Secret Dreams and Forbidden Fire Album Review


Not totally unique, Secret Dreams & Forbidden Fire nevertheless depicts a cool portrait of 80's pomposity. Producer/director Jim Steinman always kicks his records off in style, and the breathtaking, go-for-baroque "Ravishing" is no exception. Building to "Livin' la Vida Loca," Desmond Child's songwriting ascent continues with "If You Were a Woman" which morphed into "You Give Love a Bad Name" for a certain Bon Jovi big shot. No cranium-blasting "Faster Than the Speed of Night" or chart-busting "Total Eclipse of the Heart" immediately makes Secret Dreams & Forbidden Fire sub-standard to the '83 Steinman/Tyler collaboration. This power-keg feels a bit sleeker and more streamlined: a fighter plane instead of a luxury jumbo. The ubiquitous Footloose soundtrack showcased colossal closer "Holding out for a Hero," so even that ditty doesn't prop this platter.
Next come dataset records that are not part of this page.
### config.mk
export PLATFORM = sky130hd
export DESIGN_NAME = atic_ctrl
export DESIGN_NICKNAME = d
export VERILOG_FILES = /design/src/atic_pkg.sv /design/src/atic_edge_if.sv /design/src/atic_ctrl.sv /design/src/atic_edge_sync.sv
export SDC_FILE = /design/constraint.sdc
export NUM_CORES = 1
export LEC_CHECK = 0
export BUFFER_PORTS_ARGS = -buffer_cell sky130_fd_sc_hd__buf_2
export CORE_MARGIN = 5
export CORE_UTILIZATION = 50
export DETAILED_ROUTE_END_ITERATION = 6
export PLACE_DENSITY = 0.79
export SLEW_MARGIN = 20
export SYNTH_ARGS = -nofsm -noshare
export SYNTH_HDL_FRONTEND = slang
export SYNTH_SLANG_ARGS = --single-unit
### constraint.sdc
create_clock -name i_ref_clk -period 2.1 [get_ports i_ref_clk]
set_input_delay 0.105 -clock i_ref_clk [delete_from_list [all_inputs] [get_ports i_ref_clk]]
set_output_delay 0.105 -clock i_ref_clk [all_outputs]
set_load 0.03 [all_outputs]
## config.mk

```make
export PLATFORM = sky130hd
export DESIGN_NAME = mrd_string_regs
export DESIGN_NICKNAME = d
export VERILOG_FILES = /design/src/rtl/mrd_pkg.sv /design/src/rtl/mrd_str_if.sv /design/src/rtl/mrd_string_reader.sv /design/src/rtl/mrd_string_regs.sv
export SDC_FILE = /design/constraint.sdc
export NUM_CORES = 1
export LEC_CHECK = 0
export ABC_CLOCK_PERIOD_IN_PS = 3350
export BUFFER_PORTS_ARGS = -buffer_cell sky130_fd_sc_hd__buf_2
export CAP_MARGIN = 20
export CORE_ASPECT_RATIO = 1.1
export CORE_MARGIN = 4
export CORE_UTILIZATION = 45
export CTS_CLUSTER_SIZE = 20
export DETAILED_ROUTE_END_ITERATION = 8
export PLACE_DENSITY = 0.83
export SYNTH_ARGS = -nofsm -noshare
export SYNTH_HDL_FRONTEND = slang
export SYNTH_SLANG_ARGS = --single-unit
```

## constraint.sdc

```tcl
create_clock -name clk -period 3.35 [get_ports clk]
set_clock_uncertainty 0.1 [all_clocks]
set_input_delay 0.335 -clock clk [delete_from_list [all_inputs] [get_ports clk]]
set_output_delay 0.335 -clock clk [all_outputs]
set_load 0.02 [all_outputs]
```
$ cat config.mk
export PLATFORM = sky130hd
export DESIGN_NAME = mscp_port
export DESIGN_NICKNAME = d
export VERILOG_FILES = /design/src/pkg/mscp_pkg.sv /design/src/design/mscp_port.sv
export SDC_FILE = /design/constraint.sdc
export NUM_CORES = 1
export LEC_CHECK = 0
export BUFFER_PORTS_ARGS = -buffer_cell sky130_fd_sc_hd__buf_2
export CORE_MARGIN = 2
export CORE_UTILIZATION = 55
export CTS_CLUSTER_SIZE = 25
export DETAILED_ROUTE_END_ITERATION = 8
export PLACE_DENSITY = 0.73
export SLEW_MARGIN = 25
export SYNTH_ARGS = -nofsm -noshare
export SYNTH_HDL_FRONTEND = slang
export SYNTH_SLANG_ARGS = --single-unit
$ cat constraint.sdc
create_clock -name clock -period 4.3 [get_ports clock]
set_input_delay 0.215 -clock clock [delete_from_list [all_inputs] [get_ports clock]]
set_output_delay 0.215 -clock clock [all_outputs]
set_load 0.05 [all_outputs]
$ cat src/pkg/mscp_pkg.sv
// package: register map, field positions, reset values and types for the serial port
package mscp_pkg;

  // register indices (word offsets chosen for this block)
  localparam logic [3:0] MSCP_REG_PIN_CTRL = 4'h0;
  localparam logic [3:0] MSCP_REG_RATE_TWO = 4'h1;
  localparam logic [3:0] MSCP_REG_RX_MCTL = 4'h2;
  localparam logic [3:0] MSCP_REG_TX_MCTL = 4'h3;
  localparam logic [3:0] MSCP_REG_FRAME = 4'h4;
  localparam logic [3:0] MSCP_REG_STATUS = 4'h5;
  localparam logic [3:0] MSCP_REG_CH_BASE = 4'h6; // spare control index
  localparam logic [3:0] MSCP_REG_CH_LAST = 4'hf;
  // channel enable registers sit at indices 16..27, rx first then tx
  localparam int MSCP_CH_REGS = 12;
  localparam int MSCP_CH_PER_DIR = 6;

  // pin control field positions
  localparam int PC_TX_GPIO = 13;
  localparam int PC_RX_GPIO = 12;
  localparam int PC_TX_FRAME_DIR = 11;
  localparam int PC_RX_FRAME_DIR = 10;
  localparam int PC_TX_CLK_DIR = 9;
  localparam int PC_RX_CLK_DIR = 8;
  localparam int PC_RATE_EXT_SEL = 7;
  localparam int PC_RATE_PIN_STATE = 6;
  localparam int PC_TX_DATA_STATE = 5;
  localparam int PC_RX_DATA_STATE = 4;
  localparam int PC_TX_FRAME_POL = 3;
  localparam int PC_RX_FRAME_POL = 2;
  localparam int PC_TX_CLK_POL = 1;
  localparam int PC_RX_CLK_POL = 0;
  localparam logic [15:0] PC_WRITE_MASK = 16'h3fff;

  // rate generator register two and multichannel control fields
  localparam int RG_SRC_SEL = 13;
  localparam int RG_DIV_LSB = 0;
  localparam int MC_WIDE_EN = 9;
  localparam int MC_MODE_EN = 0;
  // frame register: word length code [2:0], clock stop [4], spi master [5]
  localparam int FR_WLEN_LSB = 0;
  localparam int FR_CLK_STOP = 4;
  localparam int FR_SPI_MASTER = 5;

  localparam logic [15:0] MSCP_PC_RESET = 16'h0000;
  localparam logic [15:0] MSCP_RG_RESET = 16'h2001;
  localparam logic [15:0] MSCP_MC_RESET = 16'h0000;
  localparam logic [15:0] MSCP_FR_RESET = 16'h0002;
  localparam logic [15:0] MSCP_CH_RESET = 16'h0000;

  localparam int MSCP_LEGACY_CH = 32;
  localparam int MSCP_WIDE_CH = 128;

  typedef enum logic [1:0] {
    MSCP_SRC_RESERVED,
    MSCP_SRC_CPU,
    MSCP_SRC_RX_PIN,
    MSCP_SRC_TX_PIN
  } mscp_src_t;

  typedef struct packed {
    logic clk;
    logic frame;
    logic data;
  } mscp_pins_t;

  typedef struct packed {
    logic clk_oe;
    logic clk_out;
    logic frame_oe;
    logic frame_out;
  } mscp_drive_t;

endpackage

$ cat src/design/mscp_port.sv
// serial port clocking, pin control and channel selection logic
`timescale 1ns/1ns
`default_nettype none
// What this block does
// - with the wide enable clear a direction uses legacy 32-channel select, the reset default.
// - with the wide enable set a direction selects among channels 0..95; channels 96..127 are always on.
// - the wide enable of each direction is bit 9 of its multichannel control register.
// - in wide mode twelve channel-enable registers, rx and tx, pick active channels.
// - clock-stop mode runs only single-phase frames of one word.
// - the word length is 8, 12, 16, 20, 24 or 32 bits.
// - in spi mode transmitter and receiver are both master or both slave.
// - the rate clock source is picked from register-two bit 13 and the extended select bit.
// - extended select 0 with source 1 gives the cpu clock; source 0 is reserved.
// - extended select 1 takes the rx clock pin for source 0, tx clock pin for 1.
// - the clock pin used as rate input has its driver disabled always.
// - outside clock-stop mode, both clock directions at 1 clock tx and rx from the rate generator.
// - with the rx pin as rate input the generator drives only the tx clock pin.
// - logic is static and keeps state at any low serial clock rate.
// - multichannel frames are tdm streams with channels enabled per direction.
module mscp_port
  import mscp_pkg::*;
(
  input wire logic clock, // 125 mhz system clock
  input wire logic reset, // synchronous, active high
  input wire logic [4:0] addr, // register index
  input wire logic [15:0] wr_data, // write data
  input wire logic wr_en, // write strobe
  input wire logic rd_en, // read strobe
  output logic [15:0] rd_data, // read data, cycle after strobe
  input wire mscp_pins_t tx_pins_in, // tx clock, frame, data pin levels
  input wire mscp_pins_t rx_pins_in, // rx clock, frame, data pin levels
  output mscp_drive_t tx_drive, // tx clock and frame drivers
  output mscp_drive_t rx_drive, // rx clock and frame drivers
  output logic tx_data_out, // tx data pin level
  output logic tx_data_oe, // tx data pin enable
  output logic tx_chan_active, // current tx channel enabled
  output logic rx_chan_active, // current rx channel enabled
  output logic [6:0] tx_chan_idx, // current tx channel
  output logic [6:0] rx_chan_idx, // current rx channel
  output logic [5:0] word_bits, // serial word length in bits
  output logic rate_clock_tick, // rate generator output edge
  output logic cfg_error // illegal configuration flag
);

  // map the word length code onto bit count, illegal codes give 0
  function automatic logic [5:0] wlen_bits(input logic [2:0] code);
    unique case (code)
      3'h0: wlen_bits = 6'h08;
      3'h1: wlen_bits = 6'h0c;
      3'h2: wlen_bits = 6'h10;
      3'h3: wlen_bits = 6'h14;
      3'h4: wlen_bits = 6'h18;
      3'h5: wlen_bits = 6'h20;
      default: wlen_bits = 6'h00;
    endcase
  endfunction

  // channel enable lookup across six 16-bit registers (legacy uses two)
  function automatic logic chan_on(input logic [95:0] regs,
                                   input logic [6:0] ch,
                                   input logic wide);
    if (!wide && ch >= 7'(MSCP_LEGACY_CH))
      chan_on = 1'b0;
    else
      chan_on = (ch < 7'd96) ? regs[ch] : 1'b1;
  endfunction

  logic [15:0] pin_ctrl_r;
  logic [15:0] rate_two_r;
  logic [15:0] rx_mctl_r;
  logic [15:0] tx_mctl_r;
  logic [15:0] frame_r;
  logic [15:0] ch_en_r [MSCP_CH_REGS];
  logic [15:0] rd_data_r;
  logic [5:0] sync_r;
  logic [5:0] sync2_r;
  logic rx_clk_d_r, tx_clk_d_r;
  logic [7:0] div_cnt_r;
  logic rate_clk_r, rate_tick_r;
  logic [6:0] tx_ch_r, rx_ch_r;
  logic [4:0] tx_bit_r, rx_bit_r;
  logic tx_active_r, rx_active_r;

  // two-stage synchronisers for all six pins
  logic [5:0] pin_raw;
  logic [5:0] pin_s;
  assign pin_raw = {tx_pins_in, rx_pins_in};
  // only the second stage is read; the first may still be settling
  always_ff @(posedge clock) begin
    sync_r <= pin_raw;
    sync2_r <= sync_r;
  end
  assign pin_s = sync2_r;
  logic tx_clk_s, tx_frm_s, rx_clk_s, rx_frm_s, rx_dat_s;
  assign tx_clk_s = pin_s[5];
  assign tx_frm_s = pin_s[4];
  assign rx_clk_s = pin_s[2];
  assign rx_frm_s = pin_s[1];
  assign rx_dat_s = pin_s[0];

  // rate clock source selection
  mscp_src_t src;
  always_comb begin
    unique case ({pin_ctrl_r[PC_RATE_EXT_SEL], rate_two_r[RG_SRC_SEL]})
      2'b00: src = MSCP_SRC_RESERVED;
      2'b01: src = MSCP_SRC_CPU;
      2'b10: src = MSCP_SRC_RX_PIN;
      2'b11: src = MSCP_SRC_TX_PIN;
    endcase
  end

  // pin edge detection from synchronised levels only
  always_ff @(posedge clock) begin
    rx_clk_d_r <= rx_clk_s;
    tx_clk_d_r <= tx_clk_s;
  end
  logic src_edge;
  always_comb begin
    unique case (src)
      MSCP_SRC_CPU: src_edge = 1'b1;
      MSCP_SRC_RX_PIN: src_edge = rx_clk_s & ~rx_clk_d_r;
      MSCP_SRC_TX_PIN: src_edge = tx_clk_s & ~tx_clk_d_r;
      MSCP_SRC_RESERVED: src_edge = 1'b0; // no bonded pin, generator idles
    endcase
  end

  // rate divider; state is held when the source edges stop (static)
  always_ff @(posedge clock) begin
    if (reset) begin
      div_cnt_r <= 8'h00;
      rate_clk_r <= 1'b0;
      rate_tick_r <= 1'b0;
    end else begin
      rate_tick_r <= 1'b0;
      if (src_edge) begin
        if (div_cnt_r >= rate_two_r[RG_DIV_LSB +: 8]) begin
          div_cnt_r <= 8'h00;
          rate_clk_r <= ~rate_clk_r;
          rate_tick_r <= ~rate_clk_r;
        end else begin
          div_cnt_r <= div_cnt_r + 8'h01;
        end
      end
    end
  end

  // clock drivers: internal direction drives generator out, unless the pin
  // is the rate input, which can never drive (avoids a loop)
  logic tx_internal, rx_internal;
  logic spi_mode;
  assign spi_mode = frame_r[FR_CLK_STOP];
  // in spi mode both directions follow one master bit
  assign tx_internal = spi_mode ? frame_r[FR_SPI_MASTER]
                                : pin_ctrl_r[PC_TX_CLK_DIR];
  assign rx_internal = spi_mode ? frame_r[FR_SPI_MASTER]
                                : pin_ctrl_r[PC_RX_CLK_DIR];
  always_comb begin
    tx_drive.clk_oe = tx_internal && (src != MSCP_SRC_TX_PIN);
    rx_drive.clk_oe = rx_internal && (src != MSCP_SRC_RX_PIN);
    tx_drive.clk_out = rate_clk_r ^ pin_ctrl_r[PC_TX_CLK_POL];
    rx_drive.clk_out = rate_clk_r ^ pin_ctrl_r[PC_RX_CLK_POL];
    tx_drive.frame_oe = pin_ctrl_r[PC_TX_FRAME_DIR];
    rx_drive.frame_oe = pin_ctrl_r[PC_RX_FRAME_DIR];
    tx_drive.frame_out = pin_ctrl_r[PC_TX_FRAME_POL] ^ (tx_ch_r == 7'h00);
    rx_drive.frame_out = pin_ctrl_r[PC_RX_FRAME_POL] ^ (rx_ch_r == 7'h00);
  end
  assign tx_data_out = pin_ctrl_r[PC_TX_DATA_STATE];
  assign tx_data_oe = pin_ctrl_r[PC_TX_GPIO] | tx_active_r;
  assign rate_clock_tick = rate_tick_r;

  // bit clock per direction: internal means the generator, both set clocks
  // both from the generator; external means the sampled pin edge
  logic tx_bclk, rx_bclk;
  assign tx_bclk = tx_internal ? rate_tick_r
                               : (tx_clk_s & ~tx_clk_d_r);
  assign rx_bclk = rx_internal ? rate_tick_r
                               : (rx_clk_s & ~rx_clk_d_r);

  // word length, with clock-stop forcing one word per frame
  logic [5:0] wbits;
  logic [6:0] last_ch;
  assign wbits = wlen_bits(frame_r[FR_WLEN_LSB +: 3]);
  assign word_bits = wbits;
  assign last_ch = spi_mode ? 7'h00 : 7'h7f;

  // tdm channel counters; the frame pin, when set as input, restarts a frame at channel 0
  always_ff @(posedge clock) begin
    if (reset) begin
      tx_ch_r <= 7'h00;
      tx_bit_r <= 5'h00;
    end else if (tx_frm_s && !pin_ctrl_r[PC_TX_FRAME_DIR]) begin
      tx_ch_r <= 7'h00;
      tx_bit_r <= 5'h00;
    end else if (tx_bclk && wbits != 6'h00) begin
      if (tx_bit_r == 5'(wbits - 6'h01)) begin
        tx_bit_r <= 5'h00;
        tx_ch_r <= (tx_ch_r == last_ch) ? 7'h00 : tx_ch_r + 7'h01;
      end else begin
        tx_bit_r <= tx_bit_r + 5'h01;
      end
    end
  end
  always_ff @(posedge clock) begin
    if (reset) begin
      rx_ch_r <= 7'h00;
      rx_bit_r <= 5'h00;
    end else if (rx_frm_s && !pin_ctrl_r[PC_RX_FRAME_DIR]) begin
      rx_ch_r <= 7'h00;
      rx_bit_r <= 5'h00;
    end else if (rx_bclk && wbits != 6'h00) begin
      if (rx_bit_r == 5'(wbits - 6'h01)) begin
        rx_bit_r <= 5'h00;
        rx_ch_r <= (rx_ch_r == last_ch) ? 7'h00 : rx_ch_r + 7'h01;
      end else begin
        rx_bit_r <= rx_bit_r + 5'h01;
      end
    end
  end
  assign tx_chan_idx = tx_ch_r;
  assign rx_chan_idx = rx_ch_r;

  // channel enable: multichannel off means every channel live
  logic [95:0] rx_bank, tx_bank;
  always_comb begin
    for (int i = 0; i < MSCP_CH_PER_DIR; i++) begin
      rx_bank[i*16 +: 16] = ch_en_r[i];
      tx_bank[i*16 +: 16] = ch_en_r[i + MSCP_CH_PER_DIR];
    end
  end
  always_ff @(posedge clock) begin
    if (reset) begin
      tx_active_r <= 1'b0;
      rx_active_r <= 1'b0;
    end else begin
      tx_active_r <= !tx_mctl_r[MC_MODE_EN] ||
        chan_on(tx_bank, tx_ch_r, tx_mctl_r[MC_WIDE_EN]);
      rx_active_r <= !rx_mctl_r[MC_MODE_EN] ||
        chan_on(rx_bank, rx_ch_r, rx_mctl_r[MC_WIDE_EN]);
    end
  end
  assign tx_chan_active = tx_active_r;
  assign rx_chan_active = rx_active_r;
  assign cfg_error = (src == MSCP_SRC_RESERVED) || (wbits == 6'h00);

  // register writes; channel enable registers at indices 16..27
  always_ff @(posedge clock) begin
    if (reset) begin
      pin_ctrl_r <= MSCP_PC_RESET;
      rate_two_r <= MSCP_RG_RESET;
      rx_mctl_r <= MSCP_MC_RESET;
      tx_mctl_r <= MSCP_MC_RESET;
      frame_r <= MSCP_FR_RESET;
      for (int i = 0; i < MSCP_CH_REGS; i++)
        ch_en_r[i] <= MSCP_CH_RESET;
    end else if (wr_en) begin
      if (addr == {1'b0, MSCP_REG_PIN_CTRL})
        pin_ctrl_r <= wr_data & PC_WRITE_MASK;
      if (addr == {1'b0, MSCP_REG_RATE_TWO})
        rate_two_r <= wr_data;
      if (addr == {1'b0, MSCP_REG_RX_MCTL})
        rx_mctl_r <= wr_data;
      if (addr == {1'b0, MSCP_REG_TX_MCTL})
        tx_mctl_r <= wr_data;
      if (addr == {1'b0, MSCP_REG_FRAME})
        frame_r <= wr_data;
      if (addr[4] && addr[3:0] < 4'(MSCP_CH_REGS))
        ch_en_r[addr[3:0]] <= wr_data;
    end
  end

  // read mux; rx data state bit shows the live synchronised level, rate pin state bit reads 0
  logic [15:0] pc_view;
  always_comb begin
    pc_view = pin_ctrl_r;
    pc_view[PC_RATE_PIN_STATE] = 1'b0;
    pc_view[PC_RX_DATA_STATE] = rx_dat_s;
  end
  always_ff @(posedge clock) begin
    if (reset) begin
      rd_data_r <= 16'h0000;
    end else if (rd_en) begin
      if (addr[4])
        rd_data_r <= (addr[3:0] < 4'(MSCP_CH_REGS)) ? ch_en_r[addr[3:0]]
                                                     : 16'h0000;
      else begin
        unique case (addr[3:0])
          MSCP_REG_PIN_CTRL: rd_data_r <= pc_view;
          MSCP_REG_RATE_TWO: rd_data_r <= rate_two_r;
          MSCP_REG_RX_MCTL: rd_data_r <= rx_mctl_r;
          MSCP_REG_TX_MCTL: rd_data_r <= tx_mctl_r;
          MSCP_REG_FRAME: rd_data_r <= frame_r;
          MSCP_REG_STATUS: rd_data_r <= {8'h00, cfg_error, src, rx_frm_s,
                                         tx_frm_s, tx_active_r, rx_active_r,
                                         rate_clk_r};
          default: rd_data_r <= 16'h0000;
        endcase
      end
    end else begin
      rd_data_r <= 16'h0000;
    end
  end
  assign rd_data = rd_data_r;

endmodule
`default_nettype wire

==> results of run 1 <==
logic make-up (layout without fill, tap and decap cells):
logic type | count (synthesis) | count (layout) | share of synthesized area
DFF | 332 | 332 | 0.5192
adders and majority gates | 15 | 15 | 0.01137
other | 1 | 2 | 0.0002272
buffers and inverters | 151 | 216 | 0.03973
muxes | 142 | 142 | 0.1600
xor gates and xnor gates | 35 | 35 | 0.01858
and+or+nand+nor | 542 | 542 | 0.1698
AOI/OAI and AO/OA | 218 | 218 | 0.08113
layout by cell type, fill, tap and decap left out, types with 6 or more instances in the layout:
master and instances:
mux2_2 11, o21ai_0 12, a21oi_1 106, xnor2_1 10
inv_1 34, dfxtp_1 140, o21ai_1 7, xor2_1 25
nor3_1 6, a31oi_1 10, o22ai_1 18, clkbuf_16 37
nand4_1 17, buf_2 76, mux2i_1 34, edfxtp_1 192
clkbuf_8 6, mux4_2 96, nor2b_1 11, or2_2 8
nand2b_1 9, nand2_1 187, and3_1 6, nor2_1 67
and2_1 195, ha_1 15, clkbuf_1 10, buf_4 34
a222oi_1 7, a22oi_1 27, a22o_1 8
path summary, 6_finish.rpt:
kind / from / to / slack, ps / cells after the start
setup / recovery: tx_chan_idx[0]$_SDFFE_PP0P_ / tx_drive[0] / 1340 / 5
hold / removal: wr_data[15] / rate_two_r[15]$_SDFFE_PP0P_ / 100 / 3
setup reg to reg: tx_chan_idx[1]$_SDFFE_PP0P_ / tx_chan_active$_SDFF_PP0_ / 1650 / 6
hold reg to reg: sync_r[0]$_DFF_P_ / pin_s[0]$_DFF_P_ / 330 / 0
flip-flops by register name, indices dropped and copies added (netlist names), 8 cells and up:
register    cells
rx_mctl_r      16
rd_data        16
ch_en_r       192
frame_r        16
div_cnt_r       8
rate_two_r     16
tx_mctl_r      16
pin_ctrl_r     12
report_power, final:
part           internal, mW  total (mW)  switching, mW
sequential             3.49        3.59         0.0993
clock                  1.99        3.26           1.27
combinational         0.240       0.678          0.438
total                  5.72        7.52           1.80
critical path, cell delays in order, from the launching register on:
cell and delay [ps]:
dfxtp_1 810, clkinv_1 490, ha_1 350, nand2_1 80, xnor2_1 180, buf_2 320
routing by layer:
metal / GRT usage / up-vias
met1: 0.4201 / 5837
met4: 0.1274 / 0
met3: 0.05112 / 131
met5: 0 / -
li1: - / 5260
met2: 0.4544 / 694
layout make-up:
cell class / instances / area, µm² / share of cell area
timing repair buffer: 115 / 685.7 / 0.03724
tap: 390 / 488.0 / 0.02651
clock inverter: 13 / 195.2 / 0.01060
clock buffer: 53 / 1046 / 0.05682
inverter: 35 / 131.4 / 0.007136
sequential: 332 / 8568 / 0.4654
multi-input combinational: 954 / 7296 / 0.3963
per-stage QoR:
step                worst slack (ps)  std cells  power [mW]  cell area [µm²]
floorplan                       1505       1437       4.064            16510
global placement                1391       1821       4.300            17110
detailed placement              1321       1821       4.315            17120
CTS                             1318       1892       7.531            18410
global route                    1254       1892       7.727            18410
finish                          1344       1892       7.524            18410
timing repair:
item	in CTS	in global routing
setup buffers	0	0
endpoints found under the hold margin	5	0
hold buffers	5	0
setup endpoints to repair	0	0
==> impl_metrics.csv, run 1 <==
group,metric,value,unit
clock_network,cts_tree,"yes",
yosys,synthTopCellsByArea,"edfxtp_1, dfxtp_1, mux4_2",
global_route,grt_use_total,0.2971,
sta,timing.final.crit_share,0.6875,
detailed_routing,drt-initial-drc-count,1631,
floorplan,pin_count,81,
power,vdd.ir_drop.worst,0.0003462,V
layout,nets,1520,
place,gp_routability_congestion,0.9763,
yosys,synth_area,16500,µm²
detailed_routing,first_pass_iters,6,
floorplan,die_width,177.2,µm
layout,layout.core_utilization,0.6228,
critical_path,critPathArrivalTime,2740,ps
worst_hold_path,class_of_the_tightest_hold_or_removal_check,"primary input to register",
sta,endpoints_failing_setup,0,
sta,maxClockFrequency,0.3383,GHz
sta,finalHoldViolCount,0,
detailed_routing,route.detailed.drc,0,
yosys,synth_cells,1436,
floorplan,dieArea,31410,µm²
yosys,synthTopCellsByCount,"and2_1, edfxtp_1, nand2_1, dfxtp_1, a21oi_1",
yosys,synth_seq_area_share,0.5192,
layout,fillerInstances,2304,
yosys,synthArstFlopShare,0,
detailed_routing,antenna_violating_nets_left,0,
floorplan,initial_core_util,0.5583,
sta,timing.slew.headroom,0.3187,
sta,timing.setup.tns,0,ps
detailed_routing,wirelength_met1,18.67,mm
yosys,cell_accounting_for_the_most_synthesized_area,"edfxtp_1",
detailed_routing,totalWireLength,46.19,mm
place,port_buffers,77,
clock_network,postCtsResizedCells,0,
critical_path,worstSetupStartpointType,"register",
detailed_routing,routedWlPerCell,24.41,µm
clock_network,cts_inserted_buffers,36,
global_route,grt_pass1_wl,69.24,mm
detailed_routing,met3RoutedLength,4.571,mm
floorplan,die_h,177.2,µm
yosys,average_instance_area_after_synthesis,11.49,µm²
power,leakage_dissipation,6.514,nW
power,pwr_cell_area,408.7,nW/µm²
critical_path,timing.critical_path.fanout_max,12,
critical_path,timing.critical_path.to_type,"output port",
global_route,grt_max_degree,91,
detailed_routing,met2RoutedLength,20.90,mm
clock_network,clkSinkCount,332,
clock_network,clockBufferDepth,3,
clock_network,cts_htree_levels,2,
critical_path,worst-endpoint-required,4090,ps
global_route,global_route.overflow_total,0,
detailed_routing,routed_via_density,6.301,
detailed_routing,highest-signal-layer,"met4",
yosys,ys_warn_count,0,
outcome,run_status,"completed",
floorplan,num_rows,63,
floorplan,core-area,29560,µm²
yosys,yosys_most_used_dff,"edfxtp_1",
yosys,synth_edf_count,192,
yosys,synth.most_common_cell,"and2_1",
layout,signed_area_change_from_the_synthesized_netlist_to_the_final_layout,11.56,%
sta,finClkSkew,35.41,ps
place,place.detailed.hpwl,30.84,mm
yosys,postSynthRegisterBits,332,
yosys,synth.distinct_cells,64,
run,cap_viol_max_count,0,
global_route,number_of_antenna_violations_at_the_first_check_in_global_routing,0,
sta,final.min_clock_period,2956,ps
sta,timing_max_transition_violations_final,0,
global_route,via_count_of_the_first_global_routing_pass,11280,
critical_path,critPathKind,"register to output port",
layout,num_antenna_cells,0,
sta,whs,97.68,ps
clock_network,cts.clk_slew.worst_paths,60,ps
yosys,synth_largest_type_area_fraction,0.3494,
clock_network,clkLatencyLatePin,540,ps
sta,rsz0062_at_grt,"false",
layout,final_layout_size_suffix_gt1_frac,0.1951,
detailed_routing,detailroute.via_count,11920,
clock_network,root_buffer_master,"clkbuf_16",
sta,tightestPinTransition,1018,ps
Note: power is estimated with default switching activity, not from simulation.
==> run 2: changes to the inputs <==
clock period = 2.85 ns   (was 4.3 ns; I/O delays follow)
==> run 2 against run 1 <==
Largest power group unchanged. Setup slack lost 1200 ps. Worst hold slack lost 41 ps. Wire length is essentially flat. Largest cell class unchanged. Flip-flop and latch count is the same. Sequential share of layout area shrank 0.30 points. Cell count grew 0.79%.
Todd Rundgren (another member of this bizarre clique) joins his distinctively plain voice to Tyler's for a deranged duet on "Loving You's a Dirty Job But Somebody's Gotta Do It (not the Ratt killer)." "No Way to Treat a Lady" follows "Straight from the Heart" as an attempted Bryan Adams interpretation. Too much ado piled on top of  the glittering "Band of Gold" almost breaks the back of a very sturdy song. Naturally the unsubtle Steinman production boasts an excess of everything, but somehow this secret dream needs a bit more fire. Not a bad pick-up from the delete bins though.